The many cases detailed above illustrate the impact of ISs on the bacterial genome. Depending on the target gene, IS movement can have positive, neutral or negative effects on cell fitness. Under selective conditions, e.g. antibiotic pressure, IS-mediated beneficial mutations are favored and fixation of the IS at that particular target site depends on its exerted effect (e.g. gene inactivation or modulation of expression).

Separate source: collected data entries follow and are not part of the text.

**config.mk**
```make
export PLATFORM = sky130hd
export DESIGN_NAME = cmp_pipe
export DESIGN_NICKNAME = d
export VERILOG_FILES = /design/src/rtl/cmp_pkg.sv /design/src/rtl/cmp4.sv /design/src/rtl/cmp_reduce_tree.sv /design/src/rtl/cmp_pipe.sv
export SDC_FILE = /design/constraint.sdc
export NUM_CORES = 1
export LEC_CHECK = 0
export CORE_MARGIN = 10
export CORE_UTILIZATION = 49
export CTS_CLUSTER_SIZE = 30
export DETAILED_ROUTE_END_ITERATION = 12
export HOLD_SLACK_MARGIN = 0.08
export PLACE_DENSITY = 0.86
export SYNTH_ARGS = -nofsm -noshare
export SYNTH_HDL_FRONTEND = slang
export SYNTH_SLANG_ARGS = --single-unit
```
**constraint.sdc**
```tcl
create_clock -name clk -period 2.8 [get_ports clk]
set_input_delay 0.28 -clock clk [delete_from_list [all_inputs] [get_ports clk]]
set_output_delay 0.28 -clock clk [all_outputs]
set_load 0.02 [all_outputs]
```
**src/rtl/cmp_pkg.sv**
```systemverilog
// Shared types for the pipelined branch comparator: branch funct3 encoding,
// the per-group {eq, la, sm} flag triple and its MSB-first merge rule.
package cmp_pkg;

    localparam int GROUP_W = 4;

    typedef enum logic [2:0] {
        BEQ  = 3'b000,
        BNE  = 3'b001,
        BLT  = 3'b100,
        BGE  = 3'b101,
        BLTU = 3'b110,
        BGEU = 3'b111
    } br_op_e;

    typedef struct packed {
        logic eq;
        logic la;
        logic sm;
    } flag_t;

    // Neutral element of the merge: an "equal" group never changes the outcome.
    localparam flag_t FLAG_PAD = '{eq: 1'b1, la: 1'b0, sm: 1'b0};

    function automatic flag_t flag_merge(input flag_t hi, input flag_t lo);
        flag_t r;
        r.eq = hi.eq & lo.eq;
        r.la = hi.la | (hi.eq & lo.la);
        r.sm = hi.sm | (hi.eq & lo.sm);
        return r;
    endfunction

endpackage

```
**src/rtl/cmp4.sv**
```systemverilog
// 4-bit unsigned magnitude comparator producing one {eq, la, sm} flag triple.
module cmp4
    import cmp_pkg::*;
(
    input  logic [GROUP_W-1:0] a,
    input  logic [GROUP_W-1:0] b,
    output flag_t              flags
);

    assign flags = {(a == b), (a > b), (a < b)};

endmodule

```
**src/rtl/cmp_reduce_tree.sv**
```systemverilog
// Combinational MSB-first reduction of N_GROUPS flag triples into one triple.
// Group 0 is the least significant; missing groups are padded at the low end.
module cmp_reduce_tree
    import cmp_pkg::*;
#(
    parameter int N_GROUPS = 8
) (
    input  flag_t groups [N_GROUPS],
    output flag_t result
);

    localparam int LEVELS = (N_GROUPS > 1) ? $clog2(N_GROUPS) : 1;
    localparam int P      = 1 << LEVELS;
    localparam int PAD    = P - N_GROUPS;

    always_comb begin
        flag_t work [P];
        for (int i = 0; i < PAD; i++) begin
            work[i] = FLAG_PAD;
        end
        for (int i = 0; i < N_GROUPS; i++) begin
            work[i + PAD] = groups[i];
        end
        // In-place pairwise merge: slot i takes pair (2i+1 as high, 2i as low).
        for (int w = P / 2; w >= 1; w = w / 2) begin
            for (int i = 0; i < w; i++) begin
                work[i] = flag_merge(work[2 * i + 1], work[2 * i]);
            end
        end
        result = work[0];
    end

endmodule

```
**src/rtl/cmp_pipe.sv**
```systemverilog
// Two-stage pipelined magnitude comparator with RV32I branch decode and flush.
// S1 registers per-group flags; S2 reduces them, applies signedness and decodes taken.
module cmp_pipe
    import cmp_pkg::*;
#(
    parameter int WIDTH = 32,
    parameter int TAG_W = 5
) (
    input  logic             clk,
    input  logic             rst,
    input  logic             flush,
    input  logic             in_valid,
    output logic             in_ready,
    input  logic [WIDTH-1:0] a,
    input  logic [WIDTH-1:0] b,
    input  logic [2:0]       op,
    input  logic [TAG_W-1:0] in_tag,
    output logic             out_valid,
    input  logic             out_ready,
    output logic             out_equal,
    output logic             out_larger,
    output logic             out_smaller,
    output logic             out_taken,
    output logic             out_illegal,
    output logic [TAG_W-1:0] out_tag
);

    localparam int N_GROUPS = WIDTH / GROUP_W;

    flag_t grp_flags [N_GROUPS];

    for (genvar g = 0; g < N_GROUPS; g++) begin : gen_grp
        cmp4 u_cmp4 (
            .a     (a[g*GROUP_W +: GROUP_W]),
            .b     (b[g*GROUP_W +: GROUP_W]),
            .flags (grp_flags[g])
        );
    end

    logic             s1_valid;
    flag_t            s1_flags [N_GROUPS];
    logic             s1_a_msb;
    logic             s1_b_msb;
    logic [2:0]       s1_op;
    logic [TAG_W-1:0] s1_tag;
    logic             s2_adv;

    // A beat moves across a boundary on the edge where valid & ready are both high.
    // Ready never looks at the upstream valid; the output stage frees up when it
    // is empty or being consumed, and S1 frees up when empty or draining into S2.
    assign s2_adv   = ~out_valid | out_ready;
    assign in_ready = ~rst & (~s1_valid | s2_adv);

    always_ff @(posedge clk) begin
        if (rst) begin
            s1_valid <= 1'b0;
        end else if (flush) begin
            s1_valid <= 1'b0;
        end else if (in_ready) begin
            s1_valid <= in_valid;
        end
    end

    always_ff @(posedge clk) begin
        if (in_valid && in_ready) begin
            s1_flags <= grp_flags;
            s1_a_msb <= a[WIDTH-1];
            s1_b_msb <= b[WIDTH-1];
            s1_op    <= op;
            s1_tag   <= in_tag;
        end
    end

    flag_t tree_flags;
    flag_t res_flags;
    logic  signed_op;
    logic  res_taken;
    logic  res_illegal;

    cmp_reduce_tree #(.N_GROUPS(N_GROUPS)) u_tree (
        .groups (s1_flags),
        .result (tree_flags)
    );

    always_comb begin
        res_flags   = tree_flags;
        res_taken   = 1'b0;
        signed_op   = ~(s1_op[2] & s1_op[1]);
        res_illegal = (s1_op[2:1] == 2'b01);
        // Differing signs decide a signed compare on their own.
        if (signed_op && (s1_a_msb != s1_b_msb)) begin
            res_flags.eq = 1'b0;
            res_flags.la = ~s1_a_msb;
            res_flags.sm = s1_a_msb;
        end
        case (s1_op)
            BEQ:       res_taken = res_flags.eq;
            BNE:       res_taken = ~res_flags.eq;
            BLT, BLTU: res_taken = res_flags.sm;
            BGE, BGEU: res_taken = ~res_flags.sm;
            default:   res_taken = 1'b0;
        endcase
    end

    always_ff @(posedge clk) begin
        if (rst) begin
            out_valid   <= 1'b0;
            out_equal   <= 1'b0;
            out_larger  <= 1'b0;
            out_smaller <= 1'b0;
            out_taken   <= 1'b0;
            out_illegal <= 1'b0;
            out_tag     <= '0;
        end else if (flush) begin
            out_valid <= 1'b0;
        end else if (s2_adv) begin
            out_valid <= s1_valid;
            if (s1_valid) begin
                out_equal   <= res_flags.eq;
                out_larger  <= res_flags.la;
                out_smaller <= res_flags.sm;
                out_taken   <= res_taken;
                out_illegal <= res_illegal;
                out_tag     <= s1_tag;
            end
        end
    end

endmodule

```
==> impl_metrics.env, run 1 <==
export IMPL_finalNetCount=440
export IMPL_fmaxAchievable_mhz=521
export IMPL_post_route_period_util=0.686
export IMPL_ctsHtreeMaxLevel=2
export IMPL_finalMaxSlewViolations=0
export IMPL_hold_class="register to register"
export IMPL_run_status="finished clean"
export IMPL_count_of_port_buffers_added_during_placement=88
export IMPL_final_tns_setup_ps=0
export IMPL_worst_max_slew_margin_expressed_relative_to_the_limit=0.622
export IMPL_violation_count_after_the_first_detailed_routing_iteration=74
export IMPL_synth_distinct_cells=36
export IMPL_hold_viol_final=0
export IMPL_ir_drop_uv=259
export IMPL_required_ps=2520
export IMPL_power_share_switching=0.224
export IMPL_grt_max_degree=35
export IMPL_critPathMostFrequentCell="clkdlybuf4s50_1"
export IMPL_syn_cell_area_mm2=0.00253
export IMPL_finalClockSkew_ps=7.22
export IMPL_worst_slew_pin_transition_ps=565
export IMPL_gr_usage_all_layers=0.131
export IMPL_post_cts_resize_count=0
export IMPL_routedWlPerCell_um=13.8
export IMPL_startpoint_type="input pin"
export IMPL_p_switching_uw=352
export IMPL_synth_area_top_cells="edfxtp_1 (40%), ha_1 (16%), dfxtp_1 (9.5%)"
export IMPL_max_cap_violations=0
export IMPL_grtUsageMet2=0.235
export IMPL_yosys_register_bits=46
export IMPL_top_cell_type_s_share_of_synthesized_area=0.403
export IMPL_layout_filler_cells=382
export IMPL_layout_cells_most_common_list="clkdlybuf4s50_1 (88), edfxtp_1 (34), inv_1 (33)"
export IMPL_routed_via_density=4.91
export IMPL_synth_yosys_seq_area_share=0.498
export IMPL_r2r_setup_slk_ps=1100
export IMPL_io_pin_count=89
export IMPL_worstPathMaxFanout=13
export IMPL_synth_warnings=0
export IMPL_cpPeakStageDelay_ps=630
export IMPL_grt_busiest_layer="met2"
export IMPL_cts_hold_buffers=0
export IMPL_dpl_hpwl_um=4700
export IMPL_final_antenna_net_count=0
export IMPL_place_detailed_instances=394
export IMPL_netlist_instances=236
export IMPL_avgSynthCellArea_um2=10.7
export IMPL_syn_num_nets=345
export IMPL_ctsLongestPathBuffers=2
export IMPL_initial_utilization=0.502
export IMPL_post_cts_buffers=0
export IMPL_p_seq_frac=0.510
export IMPL_finish_cell_count_without_fillers=402
export IMPL_fp_coreArea_mm2=0.00504
export IMPL_critical_path_slowest_cell="clkdlybuf4s50_1"
export IMPL_unrepaired_setup_endpoints_after_global_routing="no"
export IMPL_grt_first_pass_wirelength_um=9240
export IMPL_leakage_uw=0.00147
export IMPL_antenna_cells=0
export IMPL_tritoncts="done"
export IMPL_core_rowCount=26
export IMPL_clock_sinks=46
export IMPL_total_wire_length_after_detailed_routing_um=5540
export IMPL_worstSetupPathType="input pin to output port"
export IMPL_combinationalPowerShare=0.188
export IMPL_critical_path_cell_chain="clkdlybuf4s50_1 -> buf_4 -> a21oi_1 -> clkdlybuf4s50_1"
export IMPL_worstSetupEndpointType="output port"
export IMPL_yosysTopAreaCell="edfxtp_1"
export IMPL_grt_met3_usage=0.0546
export IMPL_die_height_um=91.9
export IMPL_first_global_vias=2146
export IMPL_final_common_cell="clkdlybuf4s50_1"
export IMPL_power_per_cell_area_mw_per_mm2=435
export IMPL_use_met1=0.135
export IMPL_layout_area_overhead_vs_synth_pct=42.9
export IMPL_dieWidth_um=91.9
export IMPL_floorplan_die_area_mm2=0.00844
export IMPL_global_route_overflow_total=0
export IMPL_grt_antenna_before_repair=0
export IMPL_cell_internal_pwr_uw=1220
export IMPL_detailedRoute_firstPassIterationCount=4
export IMPL_clock_tree_root_cell="clkbuf_8"
export IMPL_clk_insertion_delay_late_ps=300
export IMPL_cts_reportedPaths_clkPinSlew_ps=80
export IMPL_cts_inserted_buffers=5
export IMPL_cp_data_arrival_time_ps=1640
export IMPL_period_needed_ps=1920
export IMPL_drt_drc_violations_left=0
export IMPL_drive_gt1_frac=0.0452
export IMPL_finalSetupViolCount=0
export IMPL_relative_contribution_of_the_clock_network_to_total_power=0.301
export IMPL_gp_routability_congestion=0.792
export IMPL_vias=1972
## cell families after synthesis
kind of cell | synth area share
AOI/OAI and AO/OA | 0.127
xor gates and xnor gates | 0.00692
adders and majority gates | 0.158
buffers and inverters | 0.0524
DFF | 0.498
and+or+nand+nor | 0.157
## power groups by stage
stage                     logic (uW)  clock network (uW)  registers, uW
final                            297                 474            803
after global routing             336                 516            808
after CTS                        301                 491            803
after detailed placement         299                   0            818
after global placement           285                   0            817
after floorplan                  137                   0            817
## cell type report
| cell class | count | area (um^2) | share of cell area |
|---|---|---|---|
| clock buffers | 6 | 72.6 | 0.0201 |
| repair buffers | 90 | 896 | 0.248 |
| clock inverters | 2 | 37.5 | 0.0104 |
| multi-input cells | 155 | 1140 | 0.315 |
| flip-flops and latches | 46 | 1260 | 0.349 |
| well taps | 70 | 87.6 | 0.0242 |
| inverters | 33 | 124 | 0.0343 |
## final timing paths
kind	from	to	cells past startpoint
max	rst	in_ready	4
min	out_tag[0]$_SDFFE_PP0P_	out_tag[0]$_SDFFE_PP0P_	2
max reg2reg	s1_a_msb$_DFFE_PP_	out_taken$_SDFFE_PP0P_	5
min reg2reg	out_tag[0]$_SDFFE_PP0P_	out_tag[0]$_SDFFE_PP0P_	2
## synthesized netlist by cell type, drive strengths merged
cell     count
nor3b        1
nor2b       11
nand2       21
nor3         2
buf          1
a311oi       1
xor2         2
or3          1
nor2        11
o21ai       14
and4         8
or3b         2
a211o        1
a32o         1
nand4        1
a21oi       25
inv         33
and2         2
nand2b       9
o211ai       1
o22ai        1
a21o         1
ha          32
or2b         1
a2111oi      2
edfxtp      34
a211oi       2
a31oi        1
a221oi       1
clkbuf       1
dfxtp       12
## registers in the layout, indices dropped and copies added, names as in the netlist
| name | flops |
|---|---|
| s1_op | 3 |
| out_tag | 5 |
| out_smaller | 1 |
| s1_tag | 5 |
| out_equal | 1 |
| s1_valid | 1 |
| s1_flags | 24 |
| out_illegal | 1 |
| out_larger | 1 |
| s1_b_msb | 1 |
| out_taken | 1 |
| s1_a_msb | 1 |
| out_valid | 1 |
## worst max-delay path, delay by kind of cell
family	cells	cell delay [ps]
buffers and inverters	3	1210
AO/OA/AOI/OAI	1	150
## routing by layer
metal	up-vias	part of all wire
met5	-	0
met2	55	0.52
met1	887	0.39
li1	1025	-
met3	5	0.076
met4	0	0.014
## stage by stage
step / power (uW) / area, um^2 / utilization / hold slack, ps / setup WS, ps
after detailed placement: 1120 / 3510 / 0.695 / 450 / 720
after global routing: 1660 / 3620 / 0.717 / 483 / 835
after floorplan: 954 / 2530 / - / 352 / 561
after global placement: 1100 / 3510 / 0.695 / 437 / 750
final: 1570 / 3620 / 0.717 / 459 / 879
after CTS: 1600 / 3620 / 0.717 / 462 / 872
(Power assumes the default switching activity.)
==> run 2, diff against run 1 <==
--- a/config.mk
+++ b/config.mk
@@ -6,11 +6,11 @@
 export NUM_CORES = 1
 export LEC_CHECK = 0
 export CORE_MARGIN = 10
-export CORE_UTILIZATION = 49
+export CORE_UTILIZATION = 45
 export CTS_CLUSTER_SIZE = 30
 export DETAILED_ROUTE_END_ITERATION = 12
 export HOLD_SLACK_MARGIN = 0.08
-export PLACE_DENSITY = 0.86
+export PLACE_DENSITY = 0.8
 export SYNTH_ARGS = -nofsm -noshare
 export SYNTH_HDL_FRONTEND = slang
 export SYNTH_SLANG_ARGS = --single-unit
==> constraint.sdc (replaced) <==
create_clock -name clk -period 1.9 [get_ports clk]
set_input_delay 0.19 -clock clk [delete_from_list [all_inputs] [get_ports clk]]
set_output_delay 0.19 -clock clk [all_outputs]
set_load 0.02 [all_outputs]
==> run 2 against run 1 <==
First-iteration DRC count shrank 51%. Die area grew 6.9%. Via count shrank 0.35%. Total power grew 38%. Critical path depth is the same. Critical path type unchanged. Largest power group unchanged. Highest routed layer unchanged.
==> impl_metrics.env, run 2 (synthesis gave the netlist of run 1 again) <==
export IMPL_leakage_uw=0.00148
export IMPL_finalClockSkew_ps=7.69
export IMPL_grt_max_degree=35
export IMPL_worstSetupEndpointType="output port"
export IMPL_registers_top_by_ff_count="s1_flags"
export IMPL_ir_drop_uv=289
export IMPL_finish_cell_count_without_fillers=407
export IMPL_dieWidth_um=95
export IMPL_layout_area_overhead_vs_synth_pct=43.5
export IMPL_worstPathMaxFanout=5
export IMPL_tritoncts="done"
export IMPL_cts_hold_buffers=0
export IMPL_cp_data_arrival_time_ps=1560
export IMPL_startpoint_type="input pin"
export IMPL_violation_count_after_the_first_detailed_routing_iteration=36
export IMPL_drt_drc_violations_left=0
export IMPL_global_route_overflow_total=0
export IMPL_clk_insertion_delay_late_ps=290
export IMPL_placement_cell_area_mm2=0.00354
export IMPL_finalSetupViolCount=0
export IMPL_multiInputGateArea_mm2=0.00114
export IMPL_clock_tree_root_cell="clkbuf_8"
export IMPL_finalMaxSlewViolations=0
export IMPL_final_tns_setup_ps=0
export IMPL_gr_usage_all_layers=0.118
export IMPL_post_route_period_util=0.918
export IMPL_first_global_vias=2060
export IMPL_ctsLongestPathBuffers=2
export IMPL_post_layout_total_power_uw=2180
export IMPL_final_hold_slack_ps=447
export IMPL_place_detailed_instances=399
export IMPL_worstSetupPathType="input pin to output port"
export IMPL_largestRegisters="s1_flags: 24 flops, out_tag: 5 flops, s1_tag: 5 flops"
export IMPL_initial_utilization=0.463
export IMPL_layout_filler_cells=493
export IMPL_fp_coreArea_mm2=0.00547
export IMPL_post_cts_resize_count=0
export IMPL_fmaxAchievable_mhz=573
export IMPL_worst_max_slew_margin_expressed_relative_to_the_limit=0.722
export IMPL_gp_routability_congestion=0.777
export IMPL_design_area_mm2=0.00363
export IMPL_final_antenna_net_count=0
export IMPL_hold_viol_final=0
export IMPL_grt_antenna_before_repair=0
export IMPL_post_cts_buffers=0
export IMPL_vias=1965
export IMPL_antenna_cells=0
export IMPL_worst_slew_pin_transition_ps=406
export IMPL_period_needed_ps=1750
export IMPL_hold_class="input pin to register"
export IMPL_final_common_cell="clkdlybuf4s50_1"
export IMPL_finalNetCount=443
export IMPL_core_rowCount=27
export IMPL_cts_inserted_buffers=5
export IMPL_max_cap_violations=0
export IMPL_run_status="finished clean"
export IMPL_grt_first_pass_wirelength_um=8830
export IMPL_clock_sinks=46
export IMPL_cts_reportedPaths_clkPinSlew_ps=80
export IMPL_register_area_mm2=0.00126
export IMPL_power_per_cell_area_mw_per_mm2=599
export IMPL_routedWlPerCell_um=12.9
export IMPL_ctsHtreeMaxLevel=2
export IMPL_drive_gt1_frac=0.0567
export IMPL_die_height_um=95
export IMPL_floorplan_die_area_mm2=0.00903
export IMPL_io_pin_count=89
export IMPL_routed_via_density=4.83
export IMPL_layout_cells_most_common_list="clkdlybuf4s50_1 (88), edfxtp_1 (34), inv_1 (33)"
export IMPL_largest_register_ff_count=24
export IMPL_dpl_hpwl_um=4540
export IMPL_detailedRoute_firstPassIterationCount=3
export IMPL_count_of_port_buffers_added_during_placement=88
export IMPL_total_wire_length_after_detailed_routing_um=5270
export IMPL_unrepaired_setup_endpoints_after_global_routing="no"
export IMPL_required_ps=1710
[run 2: cell count changes in the layout (fill, tap and decap cells not counted)]
cell        change
and2_1          -1
bufinv_16       -1
buf_12          +1
clkinv_2        +1
and2_2          +1
clkinv_4        +1
buf_4           +2
clkinvlp_4      -1
[run 2: area by class of cell]
| class | count | area share |
|---|---|---|
| Clock buffer | 6 | 0.0200 |
| Clock inverter | 2 | 0.00379 |
| Tap cell | 72 | 0.0248 |
| Inverter | 33 | 0.0341 |
| Multi-Input combinational cell | 155 | 0.314 |
| Timing Repair Buffer | 93 | 0.256 |
| Sequential cell | 46 | 0.347 |
[run 2: critical path: stages]
cell             delay, ps
clkdlybuf4s50_1        510
nor2b_4                 60
a21oi_1                170
clkdlybuf4s50_1        630
[run 2: worst paths after layout]
check	startpoint	end	slack, ps	depth (start not counted)
max	out_ready	in_ready	150	4
min	in_tag[0]	s1_tag[0]$_DFFE_PP_	450	1
max reg2reg	s1_a_msb$_DFFE_PP_	out_taken$_SDFFE_PP0P_	180	5
min reg2reg	out_equal$_SDFFE_PP0P_	out_equal$_SDFFE_PP0P_	450	2
[run 2: power breakdown]
part / leakage, uW / internal, uW / switching (uW)
Clock: 0.0000452 / 259 / 295
Combinational: 0.00103 / 260 / 179
Sequential: 0.000407 / 1150 / 29.2
[run 2: through the flow]
stage	utilization	setup slack [ps]
after floorplan	-	0.105
after CTS	0.663	132
final	0.663	155
after detailed placement	0.648	32.4
after global placement	0.648	74.7
after global routing	0.663	65.6
[run 2: metal layers]
metal  vias up  share of wire  track usage
li1       1031              -            -
met1       869           0.41        0.130
met2        57           0.50        0.206
met3         8          0.083       0.0484
met4         0          0.014       0.0324
met5         -              0            0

On an evolutionary timescale, an interesting question is how ISs are maintained in a genome. This issue can be approached from different angles. One approach focuses more on the parasitic nature of these elements and their ability to self-replicate (Doolittle & Sapienza 1980), a second takes into account the fact that ISs can also provide selective benefits to the host, for example, by generating occasional beneficial mutations in promoting genetic variation (Blot 1994; Schneider & Lenski 2004; De Palmenaer et al. 2008; Bichsel et al. 2013). A third hypothesis was postulated by Iranzo et al. (2014), who concluded via a large-scale genomic analysis that IS abundance and distribution are selectively neutral. However, these hypotheses are not necessarily mutually exclusive. Recently, Wu et al. (2015) showed that transposition bursts accelerate the extinction of IS elements and that this process could be decelerated by mechanisms suppressing transposition activity, which ISs as well as their hosts have developed (see above). The latter corresponds with the findings of Iranzo et al. (2014) that ISs and their hosts tend to coexist in a dynamic equilibrium. In addition, this still allows generating some genetic variability and occasional IS-induced mutations are beneficial to overcome environmental challenges or to adapt to new environmental niches.

Conclusions

The examples described here, highlighting the effect and regulation of IS transposition in bacteria, clearly show that IS elements can have an important impact on the evolution of their hosts. IS transposition can have different outcomes, from simple gene inactivation to constitutive expression or repression of adjacently located genes by delivering IS-specified (partial) promoter or terminator sequences, respectively. Furthermore, multiple copies of an identical IS element dispersed over a genome promote various genomic rearrangements such as inversion, deletion, duplication and fusion of two replicons. Additionally, sequences flanked by two identical IS elements, properly orientated, can become mobilized and dispersed across different strains, even to unrelated bacteria. For example, the dissemination of antibiotic resistance genes has become a major health problem. Moreover, the activity of, at least some, IS elements can be modulated by environmental signals to promote genome plasticity and genetic variability offering occasional beneficial mutations to overcome environmental challenges or to adapt to new environmental niches. Thus, whether or not IS elements are selfish and parasitic elements, their impact on the architecture of microbial genomes is undeniable.

Disclosure statement

The authors report no declarations of interest.